Los ojos les brillaban con la ilusión de otros tiempos. Adultos a los que el bucle de mis preguntas les ha posibilitado viajar en el tiempo. Volvían a tener diez o doce años, y se agachaban para trazar una cuarta en el suelo y soltar como un rayo el dedo catapultando un bolindre imaginario. Creo que me agradecieron el retorno. Pantalones cortos, calcetines altos y rodillas llenas de postillas. Mis hermanos recorriendo casi a rastras el largo pasillo haciendo chinche , ganando y perdiendo canicas, hasta llegar el agujero en el que encajaba el pestillo de la puerta de la cocina, un diminuto gua de andar por casa, nada que ver con el del juego del bombo; un hoyo donde cabían diez o doce bolis a los que desplazar lanzando uno gordo de acero. Con la mirada pegada a la espalda del tiempo, un niño de los sesenta me cuenta que su tío mecánico le daba las bolas de los rodamientos con los que daba el zambombazo haciendo saltar las canicas de los contrincantes.
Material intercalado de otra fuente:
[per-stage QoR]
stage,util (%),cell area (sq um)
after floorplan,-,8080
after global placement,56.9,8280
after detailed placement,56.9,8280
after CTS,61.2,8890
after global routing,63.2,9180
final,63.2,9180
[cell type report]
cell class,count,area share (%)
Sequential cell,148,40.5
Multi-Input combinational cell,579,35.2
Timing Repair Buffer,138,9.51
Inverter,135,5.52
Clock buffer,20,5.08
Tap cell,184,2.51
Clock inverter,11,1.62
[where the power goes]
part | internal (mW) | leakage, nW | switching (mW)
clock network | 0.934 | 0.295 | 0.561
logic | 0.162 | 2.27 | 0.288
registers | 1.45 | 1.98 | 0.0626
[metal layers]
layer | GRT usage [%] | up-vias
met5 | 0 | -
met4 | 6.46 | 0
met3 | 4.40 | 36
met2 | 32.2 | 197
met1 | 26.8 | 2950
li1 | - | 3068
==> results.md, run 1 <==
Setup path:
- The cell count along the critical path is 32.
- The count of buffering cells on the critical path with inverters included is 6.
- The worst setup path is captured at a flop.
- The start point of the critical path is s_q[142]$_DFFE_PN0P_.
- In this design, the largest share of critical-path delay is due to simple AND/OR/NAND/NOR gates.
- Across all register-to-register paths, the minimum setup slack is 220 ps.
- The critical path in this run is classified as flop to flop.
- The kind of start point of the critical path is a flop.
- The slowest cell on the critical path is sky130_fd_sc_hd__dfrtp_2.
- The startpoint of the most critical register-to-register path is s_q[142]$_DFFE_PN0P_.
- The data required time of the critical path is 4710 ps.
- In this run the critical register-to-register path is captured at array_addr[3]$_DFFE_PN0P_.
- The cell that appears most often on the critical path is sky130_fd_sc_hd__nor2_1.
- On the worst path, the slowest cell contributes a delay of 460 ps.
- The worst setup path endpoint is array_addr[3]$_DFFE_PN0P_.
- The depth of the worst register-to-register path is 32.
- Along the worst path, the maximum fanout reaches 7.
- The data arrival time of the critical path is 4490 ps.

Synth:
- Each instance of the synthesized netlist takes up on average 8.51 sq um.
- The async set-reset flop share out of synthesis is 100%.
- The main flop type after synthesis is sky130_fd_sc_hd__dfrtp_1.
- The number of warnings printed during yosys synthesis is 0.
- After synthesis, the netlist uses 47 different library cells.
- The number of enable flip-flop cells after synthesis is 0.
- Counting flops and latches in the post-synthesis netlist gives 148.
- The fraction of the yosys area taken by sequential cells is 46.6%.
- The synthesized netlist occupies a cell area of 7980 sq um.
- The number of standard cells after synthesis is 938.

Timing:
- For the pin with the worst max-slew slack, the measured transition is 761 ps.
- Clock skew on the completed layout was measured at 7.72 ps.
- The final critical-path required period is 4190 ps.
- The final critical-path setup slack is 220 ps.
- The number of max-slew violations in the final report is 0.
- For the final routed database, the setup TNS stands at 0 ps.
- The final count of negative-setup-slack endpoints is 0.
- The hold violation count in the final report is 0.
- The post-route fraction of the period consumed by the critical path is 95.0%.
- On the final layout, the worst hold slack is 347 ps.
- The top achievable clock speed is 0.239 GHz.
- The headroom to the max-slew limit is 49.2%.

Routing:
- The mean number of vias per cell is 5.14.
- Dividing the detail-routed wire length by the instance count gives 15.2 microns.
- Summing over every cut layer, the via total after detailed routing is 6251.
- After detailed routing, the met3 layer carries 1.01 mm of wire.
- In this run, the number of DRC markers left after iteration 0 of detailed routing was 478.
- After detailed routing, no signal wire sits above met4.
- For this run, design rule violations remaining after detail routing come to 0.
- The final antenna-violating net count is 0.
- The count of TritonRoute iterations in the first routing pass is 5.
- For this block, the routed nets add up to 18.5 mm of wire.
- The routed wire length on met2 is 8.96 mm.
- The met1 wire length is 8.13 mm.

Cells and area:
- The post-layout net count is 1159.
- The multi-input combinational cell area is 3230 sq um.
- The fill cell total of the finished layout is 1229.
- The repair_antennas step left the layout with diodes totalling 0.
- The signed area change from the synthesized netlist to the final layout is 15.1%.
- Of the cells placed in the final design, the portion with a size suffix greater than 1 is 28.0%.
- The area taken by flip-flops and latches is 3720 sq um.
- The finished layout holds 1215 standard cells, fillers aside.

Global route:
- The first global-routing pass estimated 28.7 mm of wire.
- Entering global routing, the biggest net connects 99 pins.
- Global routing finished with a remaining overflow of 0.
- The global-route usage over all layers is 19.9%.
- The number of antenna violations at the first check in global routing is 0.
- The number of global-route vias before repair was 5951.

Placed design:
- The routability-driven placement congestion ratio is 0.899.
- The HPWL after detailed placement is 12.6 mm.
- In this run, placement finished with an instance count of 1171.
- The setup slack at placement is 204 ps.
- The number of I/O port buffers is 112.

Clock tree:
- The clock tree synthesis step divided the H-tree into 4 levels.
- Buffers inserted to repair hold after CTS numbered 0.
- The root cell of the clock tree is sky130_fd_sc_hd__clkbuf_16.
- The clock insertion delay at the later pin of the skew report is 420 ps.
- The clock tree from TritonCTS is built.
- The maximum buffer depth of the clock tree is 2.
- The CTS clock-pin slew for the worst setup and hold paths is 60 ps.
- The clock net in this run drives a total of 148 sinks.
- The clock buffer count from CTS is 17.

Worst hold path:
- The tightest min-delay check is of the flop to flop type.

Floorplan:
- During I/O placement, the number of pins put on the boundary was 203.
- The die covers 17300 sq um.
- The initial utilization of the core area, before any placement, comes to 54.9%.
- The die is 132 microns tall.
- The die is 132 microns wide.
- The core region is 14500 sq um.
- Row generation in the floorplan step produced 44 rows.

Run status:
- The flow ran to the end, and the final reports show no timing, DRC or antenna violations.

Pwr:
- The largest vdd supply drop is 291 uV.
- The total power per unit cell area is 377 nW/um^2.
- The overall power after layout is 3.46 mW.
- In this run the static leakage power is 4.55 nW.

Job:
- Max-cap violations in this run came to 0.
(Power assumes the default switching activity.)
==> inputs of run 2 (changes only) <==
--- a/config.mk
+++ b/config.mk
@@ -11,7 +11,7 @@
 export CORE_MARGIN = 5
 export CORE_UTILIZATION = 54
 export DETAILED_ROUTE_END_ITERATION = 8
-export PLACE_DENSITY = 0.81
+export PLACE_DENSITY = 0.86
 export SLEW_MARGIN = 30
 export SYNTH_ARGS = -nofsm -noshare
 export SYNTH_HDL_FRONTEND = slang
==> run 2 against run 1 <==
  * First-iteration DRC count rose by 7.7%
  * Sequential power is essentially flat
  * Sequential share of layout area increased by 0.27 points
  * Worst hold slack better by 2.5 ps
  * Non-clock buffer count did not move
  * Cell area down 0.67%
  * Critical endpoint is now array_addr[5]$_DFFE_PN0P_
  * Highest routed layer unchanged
==> src/ufm_pkg.sv <==
// Purpose: Constants for the USB host frame management and interrupt block
// Assumes: 10 MHz system clock, 12 MHz bit-time strobe supplied as a pin
// Notes:   Registers reached over a plain address/strobe port
//
// Overview of operation
// - 16-bit frame count increments on every reload
// - SOF data field carries count bits 10:0
// - Write count to shared area after increment
// - Periodic begins below begin point or alone
// - Low speed allowed only at/above cutoff
// - Full speed allowed if size fits budget
// - Budget counter reloads at frame boundary
// - Budget decrements six of seven bit times
// - All serial engine requests pass through here
// - Check until acknowledge; flag failure
// - SOF request when time left equals one
// - Irq needs global, status and enable bits
// - Route select picks normal or management pin
// - Overrun flag after next shared count write
// - Done-list flag after done-list write completes
// - Frame start flag after next count write
// - Wake flag on resume, only when suspended
// - Suspend during port resume gives hub wake
// - Wake irq held while clock is stopped
// - Fatal fault flag never set
// - Wrap flag when count bit 15 toggles
// - Hub change flag on hub status change
// - 14-bit time left counts down, reloads
// - Reload time left on entering running state
// - Copy length toggle into time left toggle
package ufm_pkg;
	// ****************************************
	// Register offsets
	// ****************************************
	localparam logic [7:0] ADR_CONTROL    = 8'h00;
	localparam logic [7:0] ADR_IRQ_STATUS = 8'h04;
	localparam logic [7:0] ADR_IRQ_ENABLE = 8'h08;
	localparam logic [7:0] ADR_FRM_LEN    = 8'h0C;
	localparam logic [7:0] ADR_TIME_LEFT  = 8'h10;
	localparam logic [7:0] ADR_FRM_COUNT  = 8'h14;
	localparam logic [7:0] ADR_PERIODIC   = 8'h18;
	localparam logic [7:0] ADR_LS_CUTOFF  = 8'h1C;
	// ****************************************
	// Field positions
	// ****************************************
	localparam int CTL_STATE_LO   = 6;
	localparam int CTL_ROUTE      = 8;
	localparam int CTL_GLOBAL_EN  = 31;
	localparam int IRQ_OVERRUN    = 0;
	localparam int IRQ_DONE_LIST  = 1;
	localparam int IRQ_FRM_START  = 2;
	localparam int IRQ_WAKE       = 3;
	localparam int IRQ_FATAL      = 4;
	localparam int IRQ_WRAP       = 5;
	localparam int IRQ_HUB        = 6;
	localparam int IRQ_OWNER      = 30;
	localparam int FLEN_TOGGLE    = 31;
	localparam int FLEN_BUDGET_LO = 16;
	localparam int SOF_BITS       = 11;
	localparam int COUNT_MSB      = 15;
	// ****************************************
	// Reset values and timing
	// ****************************************
	localparam logic [13:0] FRM_LEN_RST   = 14'h2EDF;
	localparam logic [14:0] BUDGET_RST    = 15'h2778;
	localparam logic [13:0] PERIODIC_RST  = 14'h0000;
	localparam logic [11:0] LS_CUTOFF_RST = 12'h628;
	localparam logic [13:0] SOF_POINT     = 14'h0001;
	localparam logic [2:0]  STUFF_LAST    = 3'h6;
	// Controller functional states
	localparam logic [1:0] ST_RESET   = 2'h0;
	localparam logic [1:0] ST_RESUME  = 2'h1;
	localparam logic [1:0] ST_RUNNING = 2'h2;
	localparam logic [1:0] ST_SUSPEND = 2'h3;
	typedef enum logic [1:0] {
		UFM_WB_IDLE,
		UFM_WB_BUSY
	} ufm_wb_t;
endpackage

==> src/ufm_frame_irq.sv <==
// Purpose: Frame timing, packet qualification and interrupt events
// Assumes: bit_tick is an asynchronous 12 MHz strobe level from a pin
// Notes:   Shared-area writes are requested here and acknowledged outside
`timescale 1ns/100ps
module ufm_frame_irq #(
	parameter bit HAS_MGMT_PIN = 1'b1
) (
	input  wire logic        clock,
	input  wire logic        rst_n,
	input  wire logic [7:0]  reg_addr,
	input  wire logic [31:0] reg_wdata,
	input  wire logic        reg_write,
	input  wire logic        reg_read,
	output logic      [31:0] reg_rdata,
	input  wire logic        bit_tick,
	input  wire logic        lp_req,
	input  wire logic        lp_low_speed,
	input  wire logic        lp_periodic_pending,
	input  wire logic        other_lists_on,
	input  wire logic [10:0] endpoint_max_packet_bytes,
	output logic             lp_check_fail,
	output logic             periodic_go,
	output logic             se_req,
	output logic             se_sof,
	output logic [10:0]      se_sof_data,
	input  wire logic        se_ack,
	output logic             shared_wr_req,
	output logic [15:0]      shared_wr_data,
	input  wire logic        shared_wr_done,
	input  wire logic        done_list_wr_done,
	input  wire logic        resume_signal,
	input  wire logic        remote_wake_enable,
	input  wire logic        port_connect_change,
	input  wire logic        port_resume_active,
	output logic             port_resume_clear,
	input  wire logic        hub_status_changed,
	input  wire logic        owner_handover_event,
	output logic             normal_irq,
	output logic             sys_mgmt_irq_pin
);
	// ****************************************
	// Registers
	// ****************************************
	logic [31:0]  control_r;
	logic [31:0]  irq_status_reg;
	logic [31:0]  irq_enable_reg;
	logic [31:0]  frame_length_reg;
	logic [13:0]  frame_time_left;
	logic         time_left_toggle;
	logic [15:0]  frame_count;
	logic [13:0]  periodic_begin_point;
	logic [11:0]  slow_speed_cutoff;
	logic [14:0]  budget_r;
	logic [2:0]   stuff_r;
	logic [2:0]   tick_sync_r;
	logic         tick_prev_r;
	logic [1:0]   state_prev_r;
	logic         pend_sof_r;
	logic         pend_wrap_r;
	logic         pend_overrun_r;
	logic         req_open_r;
	logic         wake_hold_r;
	ufm_pkg::ufm_wb_t wb_r;
	logic [31:0]  set_bits;
	logic         tick;
	logic         reload;
	logic [1:0]   state;
	logic         running;
	logic         suspended;
	logic         fit_ok;
	logic         enabled_any;
	logic         owner_any;

	assign state     = control_r[ufm_pkg::CTL_STATE_LO +: 2];
	assign running   = (state == ufm_pkg::ST_RUNNING);
	assign suspended = (state == ufm_pkg::ST_SUSPEND);
	// ****************************************
	// Bit-time strobe from pin
	// ****************************************
	always_ff @(posedge clock) begin
		if (!rst_n) begin
			tick_sync_r <= 3'h0;
			tick_prev_r <= 1'b0;
		end else begin
			tick_sync_r <= {tick_sync_r[1:0], bit_tick};
			if (tick_sync_r[1] == tick_sync_r[2]) begin
				tick_prev_r <= tick_sync_r[2];
			end
		end
	end
	assign tick = (tick_sync_r[1] == tick_sync_r[2]) && tick_sync_r[2]
		&& !tick_prev_r;
	// Reload at zero or on entry into running
	assign reload = running && ((tick && frame_time_left == 14'h0000)
		|| state_prev_r != ufm_pkg::ST_RUNNING);
	// ****************************************
	// Frame timing
	// ****************************************
	always_ff @(posedge clock) begin
		if (!rst_n) begin
			frame_time_left  <= 14'h0000;
			time_left_toggle <= 1'b0;
			frame_count      <= 16'h0000;
			state_prev_r     <= ufm_pkg::ST_RESET;
		end else begin
			state_prev_r <= state;
			if (reload) begin
				frame_time_left  <= frame_length_reg[13:0];
				time_left_toggle <= frame_length_reg[ufm_pkg::FLEN_TOGGLE];
				frame_count      <= frame_count + 16'h0001;
			end else if (running && tick) begin
				frame_time_left <= frame_time_left - 14'h0001;
			end
		end
	end
	// ****************************************
	// Largest packet budget
	// ****************************************
	always_ff @(posedge clock) begin
		if (!rst_n) begin
			budget_r <= 15'h0000;
			stuff_r  <= 3'h0;
		end else if (reload) begin
			budget_r <= frame_length_reg[ufm_pkg::FLEN_BUDGET_LO +: 15];
			stuff_r  <= 3'h0;
		end else if (running && tick) begin
			stuff_r <= (stuff_r == ufm_pkg::STUFF_LAST) ? 3'h0
				: stuff_r + 3'h1;
			if (stuff_r != ufm_pkg::STUFF_LAST && budget_r != 15'h0000) begin
				budget_r <= budget_r - 15'h0001;
			end
		end
	end
	// ****************************************
	// Transaction qualification
	// ****************************************
	always_comb begin
		if (lp_low_speed) begin
			fit_ok = frame_time_left >= {2'h0, slow_speed_cutoff};
		end else begin
			fit_ok = {1'b0, endpoint_max_packet_bytes, 3'h0} <= budget_r;
		end
	end
	assign periodic_go = running && lp_periodic_pending
		&& (frame_time_left < periodic_begin_point || !other_lists_on);
	// Requests pass only while the check holds
	assign se_req        = lp_req && running && fit_ok && !se_sof;
	assign lp_check_fail = lp_req && req_open_r && !fit_ok;
	assign se_sof        = running && frame_time_left == ufm_pkg::SOF_POINT;
	always_ff @(posedge clock) begin
		if (!rst_n) begin
			req_open_r  <= 1'b0;
			se_sof_data <= 11'h000;
		end else begin
			if (se_ack || !lp_req) begin
				req_open_r <= 1'b0;
			end else begin
				req_open_r <= 1'b1;
			end
			se_sof_data <= frame_count[ufm_pkg::SOF_BITS-1:0];
		end
	end
	// ****************************************
	// Shared-area count writeback
	// ****************************************
	always_ff @(posedge clock) begin
		if (!rst_n) begin
			wb_r           <= ufm_pkg::UFM_WB_IDLE;
			shared_wr_data <= 16'h0000;
		end else begin
			case (wb_r)
				ufm_pkg::UFM_WB_IDLE: begin
					if (reload) begin
						wb_r <= ufm_pkg::UFM_WB_BUSY;
						shared_wr_data <= frame_count + 16'h0001;
					end
				end
				default: begin
					if (shared_wr_done) begin
						wb_r <= ufm_pkg::UFM_WB_IDLE;
					end
				end
			endcase
		end
	end
	assign shared_wr_req = (wb_r == ufm_pkg::UFM_WB_BUSY);
	// Events waiting for the next count write
	always_ff @(posedge clock) begin
		if (!rst_n) begin
			pend_sof_r     <= 1'b0;
			pend_wrap_r    <= 1'b0;
			pend_overrun_r <= 1'b0;
		end else begin
			if (reload) begin
				pend_sof_r <= 1'b1;
				if (frame_count[ufm_pkg::COUNT_MSB-1:0] == 15'h7FFF) begin
					pend_wrap_r <= 1'b1;
				end
				if (lp_periodic_pending) begin
					pend_overrun_r <= 1'b1;
				end
			end else if (shared_wr_done && wb_r == ufm_pkg::UFM_WB_BUSY) begin
				pend_sof_r     <= 1'b0;
				pend_wrap_r    <= 1'b0;
				pend_overrun_r <= 1'b0;
			end
		end
	end
	// ****************************************
	// Interrupt status
	// ****************************************
	assign port_resume_clear = suspended && state_prev_r != ufm_pkg::ST_SUSPEND
		&& port_resume_active;
	always_comb begin
		set_bits = 32'h0000_0000;
		if (shared_wr_done && wb_r == ufm_pkg::UFM_WB_BUSY) begin
			set_bits[ufm_pkg::IRQ_FRM_START] = pend_sof_r;
			set_bits[ufm_pkg::IRQ_WRAP]      = pend_wrap_r;
			set_bits[ufm_pkg::IRQ_OVERRUN]   = pend_overrun_r;
		end
		set_bits[ufm_pkg::IRQ_DONE_LIST] = done_list_wr_done;
		set_bits[ufm_pkg::IRQ_WAKE] = suspended && (resume_signal
			|| (remote_wake_enable && port_connect_change)
			|| port_resume_clear);
		set_bits[ufm_pkg::IRQ_HUB]   = hub_status_changed;
		set_bits[ufm_pkg::IRQ_OWNER] = owner_handover_event;
		set_bits[ufm_pkg::IRQ_FATAL] = 1'b0;
	end
	always_ff @(posedge clock) begin
		if (!rst_n) begin
			irq_status_reg <= 32'h0000_0000;
		end else if (reg_write && reg_addr == ufm_pkg::ADR_IRQ_STATUS) begin
			irq_status_reg <= (irq_status_reg & ~reg_wdata) | set_bits;
		end else begin
			irq_status_reg <= irq_status_reg | set_bits;
		end
	end
	// ****************************************
	// Interrupt routing
	// ****************************************
	assign enabled_any = control_r[ufm_pkg::CTL_GLOBAL_EN]
		&& |(irq_status_reg & irq_enable_reg & ~(32'h1 << ufm_pkg::IRQ_OWNER));
	assign owner_any = control_r[ufm_pkg::CTL_GLOBAL_EN]
		&& irq_status_reg[ufm_pkg::IRQ_OWNER]
		&& irq_enable_reg[ufm_pkg::IRQ_OWNER];
	// Wake request registered; drops with its status, enable or global enable bit
	always_ff @(posedge clock) begin
		if (!rst_n) begin
			wake_hold_r <= 1'b0;
		end else begin
			wake_hold_r <= irq_status_reg[ufm_pkg::IRQ_WAKE]
				&& irq_enable_reg[ufm_pkg::IRQ_WAKE]
				&& control_r[ufm_pkg::CTL_GLOBAL_EN];
		end
	end
	always_ff @(posedge clock) begin
		if (!rst_n) begin
			normal_irq       <= 1'b0;
			sys_mgmt_irq_pin <= 1'b0;
		end else begin
			normal_irq <= (enabled_any || wake_hold_r)
				&& !control_r[ufm_pkg::CTL_ROUTE];
			sys_mgmt_irq_pin <= HAS_MGMT_PIN && (owner_any
				|| ((enabled_any || wake_hold_r)
				&& control_r[ufm_pkg::CTL_ROUTE]));
		end
	end
	// ****************************************
	// Register writes
	// ****************************************
	always_ff @(posedge clock) begin
		if (!rst_n) begin
			control_r            <= 32'h0000_0000;
			irq_enable_reg       <= 32'h0000_0000;
			frame_length_reg     <= {1'b0, ufm_pkg::BUDGET_RST, 2'h0,
				ufm_pkg::FRM_LEN_RST};
			periodic_begin_point <= ufm_pkg::PERIODIC_RST;
			slow_speed_cutoff    <= ufm_pkg::LS_CUTOFF_RST;
		end else if (reg_write) begin
			if (reg_addr == ufm_pkg::ADR_CONTROL) begin
				control_r <= reg_wdata;
			end else if (reg_addr == ufm_pkg::ADR_IRQ_ENABLE) begin
				irq_enable_reg <= reg_wdata;
			end else if (reg_addr == ufm_pkg::ADR_FRM_LEN) begin
				frame_length_reg <= reg_wdata;
			end else if (reg_addr == ufm_pkg::ADR_PERIODIC) begin
				periodic_begin_point <= reg_wdata[13:0];
			end else if (reg_addr == ufm_pkg::ADR_LS_CUTOFF) begin
				slow_speed_cutoff <= reg_wdata[11:0];
			end
		end
	end
	// ****************************************
	// Register reads
	// ****************************************
	always_ff @(posedge clock) begin
		if (!rst_n) begin
			reg_rdata <= 32'h0000_0000;
		end else if (!reg_read) begin
			reg_rdata <= 32'h0000_0000;
		end else if (reg_addr == ufm_pkg::ADR_CONTROL) begin
			reg_rdata <= control_r;
		end else if (reg_addr == ufm_pkg::ADR_IRQ_STATUS) begin
			reg_rdata <= irq_status_reg;
		end else if (reg_addr == ufm_pkg::ADR_IRQ_ENABLE) begin
			reg_rdata <= irq_enable_reg;
		end else if (reg_addr == ufm_pkg::ADR_FRM_LEN) begin
			reg_rdata <= frame_length_reg;
		end else if (reg_addr == ufm_pkg::ADR_TIME_LEFT) begin
			reg_rdata <= {time_left_toggle, 17'h00000, frame_time_left};
		end else if (reg_addr == ufm_pkg::ADR_FRM_COUNT) begin
			reg_rdata <= {16'h0000, frame_count};
		end else if (reg_addr == ufm_pkg::ADR_PERIODIC) begin
			reg_rdata <= {18'h00000, periodic_begin_point};
		end else if (reg_addr == ufm_pkg::ADR_LS_CUTOFF) begin
			reg_rdata <= {20'h00000, slow_speed_cutoff};
		end else begin
			reg_rdata <= 32'h0000_0000;
		end
	end
endmodule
En el dormitorio de mis hermanos, sobre una estrecha balda, recuerdo algunos botes con las bolas ganadas en horas de avanzar agachados. Las había de cristal y de piedra. Las de acero no recuerdo haberlas visto y las otras, las de barro, no las atesoraban, las guardaban en los bolsillos, sacrificables en una competición apresurada.

Recorriendo una tienda, a la búsqueda de algún regalo escondido, abrí una bonita caja. Dentro había bolindres de cristal tornasolados. Duras, brillantes y pulidas gotas de colores. Me acordé del pasillo largo, del pestillo y de las cuartas y mangas. Pregunté a compañeros y amigos sobre aquel juego de la infancia, y si sus hijos más pequeños aún lo practicaban.

Dicen que casi se ha perdido. Ahora los entretenimientos son otros. Ni mejores ni peores, distintos. Los tiempos cambian y hay cosas, quizás irrecuperables.

Me he comprado la caja con los bolindres de colores.